(Saved entries)
»»
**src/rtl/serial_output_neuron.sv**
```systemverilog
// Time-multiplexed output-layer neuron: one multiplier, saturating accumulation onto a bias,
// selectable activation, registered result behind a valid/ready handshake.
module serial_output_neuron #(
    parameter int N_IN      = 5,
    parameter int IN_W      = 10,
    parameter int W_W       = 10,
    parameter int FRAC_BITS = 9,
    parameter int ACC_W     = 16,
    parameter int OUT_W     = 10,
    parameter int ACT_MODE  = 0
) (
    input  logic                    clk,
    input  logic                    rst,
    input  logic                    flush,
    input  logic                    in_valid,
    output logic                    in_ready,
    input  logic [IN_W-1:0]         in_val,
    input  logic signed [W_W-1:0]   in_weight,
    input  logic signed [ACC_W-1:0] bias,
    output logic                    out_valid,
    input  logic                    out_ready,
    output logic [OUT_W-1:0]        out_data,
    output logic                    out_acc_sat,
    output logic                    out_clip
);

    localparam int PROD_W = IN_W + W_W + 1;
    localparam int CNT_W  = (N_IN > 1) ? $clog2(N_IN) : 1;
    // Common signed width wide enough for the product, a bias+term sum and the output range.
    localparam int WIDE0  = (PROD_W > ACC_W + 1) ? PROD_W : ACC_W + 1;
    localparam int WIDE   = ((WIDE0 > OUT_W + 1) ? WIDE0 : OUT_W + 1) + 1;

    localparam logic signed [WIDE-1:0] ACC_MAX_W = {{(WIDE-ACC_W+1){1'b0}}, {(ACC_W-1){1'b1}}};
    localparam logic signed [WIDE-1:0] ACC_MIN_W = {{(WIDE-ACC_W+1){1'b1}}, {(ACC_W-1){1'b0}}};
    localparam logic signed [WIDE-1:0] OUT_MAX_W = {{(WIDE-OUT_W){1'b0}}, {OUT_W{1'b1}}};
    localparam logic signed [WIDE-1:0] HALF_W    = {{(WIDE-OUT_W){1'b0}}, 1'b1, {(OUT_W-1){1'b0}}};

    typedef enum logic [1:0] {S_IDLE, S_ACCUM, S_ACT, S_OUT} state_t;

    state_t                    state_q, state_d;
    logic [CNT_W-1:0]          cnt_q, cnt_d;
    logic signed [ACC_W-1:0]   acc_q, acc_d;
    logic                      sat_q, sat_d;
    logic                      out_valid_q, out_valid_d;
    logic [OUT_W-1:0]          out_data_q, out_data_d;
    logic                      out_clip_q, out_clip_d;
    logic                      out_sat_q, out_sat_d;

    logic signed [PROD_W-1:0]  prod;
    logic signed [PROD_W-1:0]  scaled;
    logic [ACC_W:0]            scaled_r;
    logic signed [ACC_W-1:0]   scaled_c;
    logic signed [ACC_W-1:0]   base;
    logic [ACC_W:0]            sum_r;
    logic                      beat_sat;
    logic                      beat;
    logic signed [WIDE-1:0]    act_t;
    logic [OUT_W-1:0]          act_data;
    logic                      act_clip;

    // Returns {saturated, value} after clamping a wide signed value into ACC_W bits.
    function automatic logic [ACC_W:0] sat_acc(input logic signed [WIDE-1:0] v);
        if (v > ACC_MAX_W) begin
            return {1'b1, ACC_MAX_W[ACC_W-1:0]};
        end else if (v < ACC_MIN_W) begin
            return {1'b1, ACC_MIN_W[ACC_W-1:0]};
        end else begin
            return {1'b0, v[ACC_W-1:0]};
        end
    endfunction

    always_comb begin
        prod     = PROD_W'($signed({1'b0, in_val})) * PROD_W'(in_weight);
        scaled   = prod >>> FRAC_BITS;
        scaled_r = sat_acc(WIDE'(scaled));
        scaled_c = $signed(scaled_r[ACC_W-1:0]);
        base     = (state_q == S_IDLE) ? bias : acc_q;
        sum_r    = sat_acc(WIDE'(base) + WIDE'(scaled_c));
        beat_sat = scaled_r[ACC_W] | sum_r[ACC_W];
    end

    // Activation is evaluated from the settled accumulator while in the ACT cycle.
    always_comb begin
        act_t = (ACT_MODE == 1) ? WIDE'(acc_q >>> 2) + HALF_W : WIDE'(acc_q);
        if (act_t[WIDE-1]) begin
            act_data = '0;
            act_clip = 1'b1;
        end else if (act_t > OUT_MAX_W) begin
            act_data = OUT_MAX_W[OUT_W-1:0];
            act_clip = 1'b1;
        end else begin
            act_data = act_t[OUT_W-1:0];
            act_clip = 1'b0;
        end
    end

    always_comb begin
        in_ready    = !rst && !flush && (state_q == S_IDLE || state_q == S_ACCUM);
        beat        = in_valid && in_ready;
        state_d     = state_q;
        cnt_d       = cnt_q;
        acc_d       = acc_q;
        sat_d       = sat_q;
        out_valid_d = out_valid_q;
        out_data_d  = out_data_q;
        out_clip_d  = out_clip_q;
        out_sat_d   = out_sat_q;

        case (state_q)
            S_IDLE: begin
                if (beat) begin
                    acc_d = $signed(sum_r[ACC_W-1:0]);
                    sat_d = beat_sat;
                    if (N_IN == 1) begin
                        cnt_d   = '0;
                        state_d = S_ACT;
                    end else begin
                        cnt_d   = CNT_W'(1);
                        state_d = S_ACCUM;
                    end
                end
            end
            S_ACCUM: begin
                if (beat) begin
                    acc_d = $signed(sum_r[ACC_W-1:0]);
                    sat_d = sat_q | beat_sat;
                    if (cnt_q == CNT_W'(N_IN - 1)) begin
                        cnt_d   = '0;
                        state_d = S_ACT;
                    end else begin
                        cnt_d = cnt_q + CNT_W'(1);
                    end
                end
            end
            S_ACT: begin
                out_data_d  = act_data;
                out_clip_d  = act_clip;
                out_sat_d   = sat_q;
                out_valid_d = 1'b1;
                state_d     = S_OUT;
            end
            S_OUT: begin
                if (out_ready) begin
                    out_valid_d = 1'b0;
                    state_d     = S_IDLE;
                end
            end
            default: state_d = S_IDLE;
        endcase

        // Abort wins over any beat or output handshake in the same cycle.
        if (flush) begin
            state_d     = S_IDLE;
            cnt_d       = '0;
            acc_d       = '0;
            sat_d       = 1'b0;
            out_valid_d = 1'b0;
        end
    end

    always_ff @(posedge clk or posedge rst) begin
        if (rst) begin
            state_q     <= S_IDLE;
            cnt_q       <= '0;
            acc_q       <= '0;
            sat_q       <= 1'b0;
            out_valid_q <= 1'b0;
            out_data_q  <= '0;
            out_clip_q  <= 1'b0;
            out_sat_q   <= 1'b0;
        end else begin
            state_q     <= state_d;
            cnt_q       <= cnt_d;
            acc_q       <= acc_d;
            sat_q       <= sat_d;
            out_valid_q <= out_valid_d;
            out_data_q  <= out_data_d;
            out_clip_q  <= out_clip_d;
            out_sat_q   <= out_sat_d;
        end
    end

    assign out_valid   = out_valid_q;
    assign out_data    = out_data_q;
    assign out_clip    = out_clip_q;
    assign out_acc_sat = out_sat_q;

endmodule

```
««
»»
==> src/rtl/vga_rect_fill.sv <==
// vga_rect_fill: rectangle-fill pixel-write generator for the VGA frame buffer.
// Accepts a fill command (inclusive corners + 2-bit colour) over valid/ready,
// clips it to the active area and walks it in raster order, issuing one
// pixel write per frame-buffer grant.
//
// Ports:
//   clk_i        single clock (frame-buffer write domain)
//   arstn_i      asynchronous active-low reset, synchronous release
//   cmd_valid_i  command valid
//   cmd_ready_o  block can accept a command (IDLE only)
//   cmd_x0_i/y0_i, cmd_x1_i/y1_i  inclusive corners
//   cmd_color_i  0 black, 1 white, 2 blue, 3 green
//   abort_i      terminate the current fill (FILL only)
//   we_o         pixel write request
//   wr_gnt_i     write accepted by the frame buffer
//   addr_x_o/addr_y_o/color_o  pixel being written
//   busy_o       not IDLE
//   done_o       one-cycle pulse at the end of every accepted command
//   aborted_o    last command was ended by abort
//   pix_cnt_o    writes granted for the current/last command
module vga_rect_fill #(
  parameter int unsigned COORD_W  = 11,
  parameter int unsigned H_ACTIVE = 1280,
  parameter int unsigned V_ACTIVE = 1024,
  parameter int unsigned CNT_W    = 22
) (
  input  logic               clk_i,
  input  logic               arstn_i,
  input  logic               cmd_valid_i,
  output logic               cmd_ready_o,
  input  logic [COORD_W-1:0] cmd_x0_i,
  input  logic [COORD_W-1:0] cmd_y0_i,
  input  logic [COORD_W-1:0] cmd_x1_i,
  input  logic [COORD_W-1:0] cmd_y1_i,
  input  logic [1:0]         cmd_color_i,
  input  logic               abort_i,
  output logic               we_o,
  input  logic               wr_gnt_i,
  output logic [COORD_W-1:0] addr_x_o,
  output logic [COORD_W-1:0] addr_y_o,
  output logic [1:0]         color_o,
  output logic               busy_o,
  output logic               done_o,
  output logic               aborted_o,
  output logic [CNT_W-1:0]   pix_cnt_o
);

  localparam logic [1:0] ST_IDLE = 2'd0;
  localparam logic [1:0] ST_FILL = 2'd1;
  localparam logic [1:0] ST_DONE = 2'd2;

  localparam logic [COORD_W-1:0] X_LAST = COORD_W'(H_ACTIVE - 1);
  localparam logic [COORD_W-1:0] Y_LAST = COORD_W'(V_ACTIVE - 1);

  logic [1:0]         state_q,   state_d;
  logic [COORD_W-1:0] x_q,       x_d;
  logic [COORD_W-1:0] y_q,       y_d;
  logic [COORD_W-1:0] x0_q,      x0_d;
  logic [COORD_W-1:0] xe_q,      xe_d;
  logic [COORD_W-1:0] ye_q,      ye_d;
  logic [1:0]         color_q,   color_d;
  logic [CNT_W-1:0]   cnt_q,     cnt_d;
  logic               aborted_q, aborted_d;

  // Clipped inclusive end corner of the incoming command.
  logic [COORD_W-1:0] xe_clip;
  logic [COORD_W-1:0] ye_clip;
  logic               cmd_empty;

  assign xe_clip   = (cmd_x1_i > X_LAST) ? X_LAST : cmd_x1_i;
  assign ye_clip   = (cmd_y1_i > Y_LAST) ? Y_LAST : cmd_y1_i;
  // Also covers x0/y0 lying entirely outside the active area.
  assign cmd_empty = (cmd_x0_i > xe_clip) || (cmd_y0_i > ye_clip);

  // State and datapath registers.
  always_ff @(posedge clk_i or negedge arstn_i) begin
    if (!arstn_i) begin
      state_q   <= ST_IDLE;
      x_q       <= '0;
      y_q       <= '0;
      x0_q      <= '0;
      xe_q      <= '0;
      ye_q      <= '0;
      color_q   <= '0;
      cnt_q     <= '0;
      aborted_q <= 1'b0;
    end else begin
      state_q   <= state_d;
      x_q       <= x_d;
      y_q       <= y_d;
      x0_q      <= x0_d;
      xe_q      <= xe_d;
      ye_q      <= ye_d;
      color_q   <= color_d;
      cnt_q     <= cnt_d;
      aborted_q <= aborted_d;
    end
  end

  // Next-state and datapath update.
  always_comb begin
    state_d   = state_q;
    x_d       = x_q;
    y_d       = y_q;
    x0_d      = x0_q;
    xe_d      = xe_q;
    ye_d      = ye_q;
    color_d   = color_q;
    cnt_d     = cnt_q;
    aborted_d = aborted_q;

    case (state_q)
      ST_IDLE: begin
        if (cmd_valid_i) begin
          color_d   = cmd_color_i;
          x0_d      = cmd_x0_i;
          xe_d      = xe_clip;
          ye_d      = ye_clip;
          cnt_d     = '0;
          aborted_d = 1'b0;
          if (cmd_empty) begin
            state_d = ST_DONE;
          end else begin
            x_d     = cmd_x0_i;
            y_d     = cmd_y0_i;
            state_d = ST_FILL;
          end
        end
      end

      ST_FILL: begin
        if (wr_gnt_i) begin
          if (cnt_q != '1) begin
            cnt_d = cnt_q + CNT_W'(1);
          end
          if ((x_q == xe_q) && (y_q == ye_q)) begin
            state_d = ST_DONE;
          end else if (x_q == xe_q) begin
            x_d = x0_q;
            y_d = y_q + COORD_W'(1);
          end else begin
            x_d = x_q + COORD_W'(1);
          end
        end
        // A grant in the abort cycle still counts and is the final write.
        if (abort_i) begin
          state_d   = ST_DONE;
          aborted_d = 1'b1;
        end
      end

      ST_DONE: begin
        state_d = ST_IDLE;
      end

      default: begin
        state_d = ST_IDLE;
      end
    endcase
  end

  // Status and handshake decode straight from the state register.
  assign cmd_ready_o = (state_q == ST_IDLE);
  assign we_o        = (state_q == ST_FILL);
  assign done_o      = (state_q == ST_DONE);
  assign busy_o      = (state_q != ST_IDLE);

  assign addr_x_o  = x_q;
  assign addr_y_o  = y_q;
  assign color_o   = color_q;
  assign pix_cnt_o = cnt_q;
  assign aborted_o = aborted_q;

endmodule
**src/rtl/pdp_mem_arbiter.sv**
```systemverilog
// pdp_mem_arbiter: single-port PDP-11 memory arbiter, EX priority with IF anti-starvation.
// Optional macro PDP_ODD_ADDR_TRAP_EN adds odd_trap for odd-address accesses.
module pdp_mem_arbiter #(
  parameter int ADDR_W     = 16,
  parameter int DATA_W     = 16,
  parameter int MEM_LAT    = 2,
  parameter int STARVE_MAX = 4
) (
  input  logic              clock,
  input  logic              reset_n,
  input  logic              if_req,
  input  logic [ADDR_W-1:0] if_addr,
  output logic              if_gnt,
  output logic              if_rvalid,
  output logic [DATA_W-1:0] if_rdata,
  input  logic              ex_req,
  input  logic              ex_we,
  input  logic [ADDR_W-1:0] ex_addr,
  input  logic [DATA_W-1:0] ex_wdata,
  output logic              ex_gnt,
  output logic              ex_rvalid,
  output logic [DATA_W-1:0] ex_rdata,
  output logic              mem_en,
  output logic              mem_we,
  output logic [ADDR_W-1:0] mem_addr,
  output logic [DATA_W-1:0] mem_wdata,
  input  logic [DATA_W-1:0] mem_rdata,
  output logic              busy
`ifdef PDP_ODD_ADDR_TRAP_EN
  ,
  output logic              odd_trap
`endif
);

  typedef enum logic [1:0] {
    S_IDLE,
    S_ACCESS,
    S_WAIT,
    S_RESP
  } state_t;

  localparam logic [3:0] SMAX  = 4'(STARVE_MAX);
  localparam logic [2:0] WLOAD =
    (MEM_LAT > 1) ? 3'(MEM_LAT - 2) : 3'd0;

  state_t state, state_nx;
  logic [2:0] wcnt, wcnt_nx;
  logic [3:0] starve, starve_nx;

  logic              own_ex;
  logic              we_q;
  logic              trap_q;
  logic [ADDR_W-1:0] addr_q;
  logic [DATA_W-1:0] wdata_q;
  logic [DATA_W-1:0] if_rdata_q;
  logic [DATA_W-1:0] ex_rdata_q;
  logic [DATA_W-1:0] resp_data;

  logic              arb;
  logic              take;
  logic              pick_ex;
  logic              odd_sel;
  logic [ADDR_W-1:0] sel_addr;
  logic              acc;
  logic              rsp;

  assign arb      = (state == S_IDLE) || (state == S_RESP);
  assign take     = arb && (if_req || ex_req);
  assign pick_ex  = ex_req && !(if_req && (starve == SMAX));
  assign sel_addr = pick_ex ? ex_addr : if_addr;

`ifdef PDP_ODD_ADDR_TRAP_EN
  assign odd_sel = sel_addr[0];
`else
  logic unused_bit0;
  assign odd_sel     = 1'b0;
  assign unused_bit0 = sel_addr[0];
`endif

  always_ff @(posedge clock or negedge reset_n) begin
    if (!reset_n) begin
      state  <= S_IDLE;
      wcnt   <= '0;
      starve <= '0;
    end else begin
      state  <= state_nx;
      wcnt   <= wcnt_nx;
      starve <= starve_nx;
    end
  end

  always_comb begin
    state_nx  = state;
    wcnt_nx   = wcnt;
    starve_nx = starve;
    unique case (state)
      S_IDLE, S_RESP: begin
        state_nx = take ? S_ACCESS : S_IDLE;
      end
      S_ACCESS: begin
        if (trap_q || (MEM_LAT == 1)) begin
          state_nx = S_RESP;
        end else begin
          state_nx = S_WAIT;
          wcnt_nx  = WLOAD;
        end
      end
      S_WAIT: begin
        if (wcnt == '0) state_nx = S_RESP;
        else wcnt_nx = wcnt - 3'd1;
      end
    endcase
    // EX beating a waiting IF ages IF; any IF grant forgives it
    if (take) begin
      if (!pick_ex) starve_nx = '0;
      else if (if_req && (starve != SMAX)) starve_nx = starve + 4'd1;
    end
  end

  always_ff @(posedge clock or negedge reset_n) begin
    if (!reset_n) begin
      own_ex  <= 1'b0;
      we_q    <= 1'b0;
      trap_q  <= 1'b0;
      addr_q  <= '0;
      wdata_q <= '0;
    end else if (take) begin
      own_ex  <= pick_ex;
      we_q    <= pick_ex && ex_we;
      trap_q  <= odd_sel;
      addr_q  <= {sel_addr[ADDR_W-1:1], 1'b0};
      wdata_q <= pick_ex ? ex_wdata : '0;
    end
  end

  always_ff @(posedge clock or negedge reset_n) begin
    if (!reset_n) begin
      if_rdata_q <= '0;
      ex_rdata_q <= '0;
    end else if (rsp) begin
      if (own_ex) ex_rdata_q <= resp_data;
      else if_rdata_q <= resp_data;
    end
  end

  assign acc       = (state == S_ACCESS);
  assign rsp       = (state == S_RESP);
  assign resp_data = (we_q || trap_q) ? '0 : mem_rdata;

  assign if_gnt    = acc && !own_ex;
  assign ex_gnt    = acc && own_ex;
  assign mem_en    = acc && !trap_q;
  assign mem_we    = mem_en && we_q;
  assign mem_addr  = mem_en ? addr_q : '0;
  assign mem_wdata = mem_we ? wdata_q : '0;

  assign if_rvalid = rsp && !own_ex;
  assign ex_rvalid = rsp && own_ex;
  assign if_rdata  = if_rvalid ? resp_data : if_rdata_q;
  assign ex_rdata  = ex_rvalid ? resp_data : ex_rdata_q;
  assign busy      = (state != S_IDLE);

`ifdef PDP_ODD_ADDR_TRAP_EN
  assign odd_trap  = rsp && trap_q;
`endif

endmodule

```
««
»»
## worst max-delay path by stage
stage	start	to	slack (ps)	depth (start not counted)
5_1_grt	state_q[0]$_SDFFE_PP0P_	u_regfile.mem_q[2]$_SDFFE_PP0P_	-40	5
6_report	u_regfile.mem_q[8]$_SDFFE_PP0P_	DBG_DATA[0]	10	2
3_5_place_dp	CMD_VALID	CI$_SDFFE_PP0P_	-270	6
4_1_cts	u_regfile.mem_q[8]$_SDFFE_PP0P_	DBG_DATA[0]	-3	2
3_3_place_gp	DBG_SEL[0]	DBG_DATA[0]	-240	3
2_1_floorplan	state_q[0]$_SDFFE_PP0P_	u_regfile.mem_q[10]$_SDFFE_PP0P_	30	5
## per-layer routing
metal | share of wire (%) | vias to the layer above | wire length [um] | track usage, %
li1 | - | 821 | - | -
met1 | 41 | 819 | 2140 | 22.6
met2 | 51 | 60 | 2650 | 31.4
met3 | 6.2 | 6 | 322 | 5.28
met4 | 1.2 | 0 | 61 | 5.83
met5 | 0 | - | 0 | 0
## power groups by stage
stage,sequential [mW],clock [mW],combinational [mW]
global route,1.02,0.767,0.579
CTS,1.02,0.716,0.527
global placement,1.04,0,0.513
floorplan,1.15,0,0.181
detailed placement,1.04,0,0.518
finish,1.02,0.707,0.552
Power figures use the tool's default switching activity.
««
— What the exercise asks —
Looking at the data above, return every line from the one with "## per-layer routing" down to the one with "Power figures use", exactly and inclusively.

— Output for this exercise —
## per-layer routing
metal | share of wire (%) | vias to the layer above | wire length [um] | track usage, %
li1 | - | 821 | - | -
met1 | 41 | 819 | 2140 | 22.6
met2 | 51 | 60 | 2650 | 31.4
met3 | 6.2 | 6 | 322 | 5.28
met4 | 1.2 | 0 | 61 | 5.83
met5 | 0 | - | 0 | 0
## power groups by stage
stage,sequential [mW],clock [mW],combinational [mW]
global route,1.02,0.767,0.579
CTS,1.02,0.716,0.527
global placement,1.04,0,0.513
floorplan,1.15,0,0.181
detailed placement,1.04,0,0.518
finish,1.02,0.707,0.552
Power figures use the tool's default switching activity.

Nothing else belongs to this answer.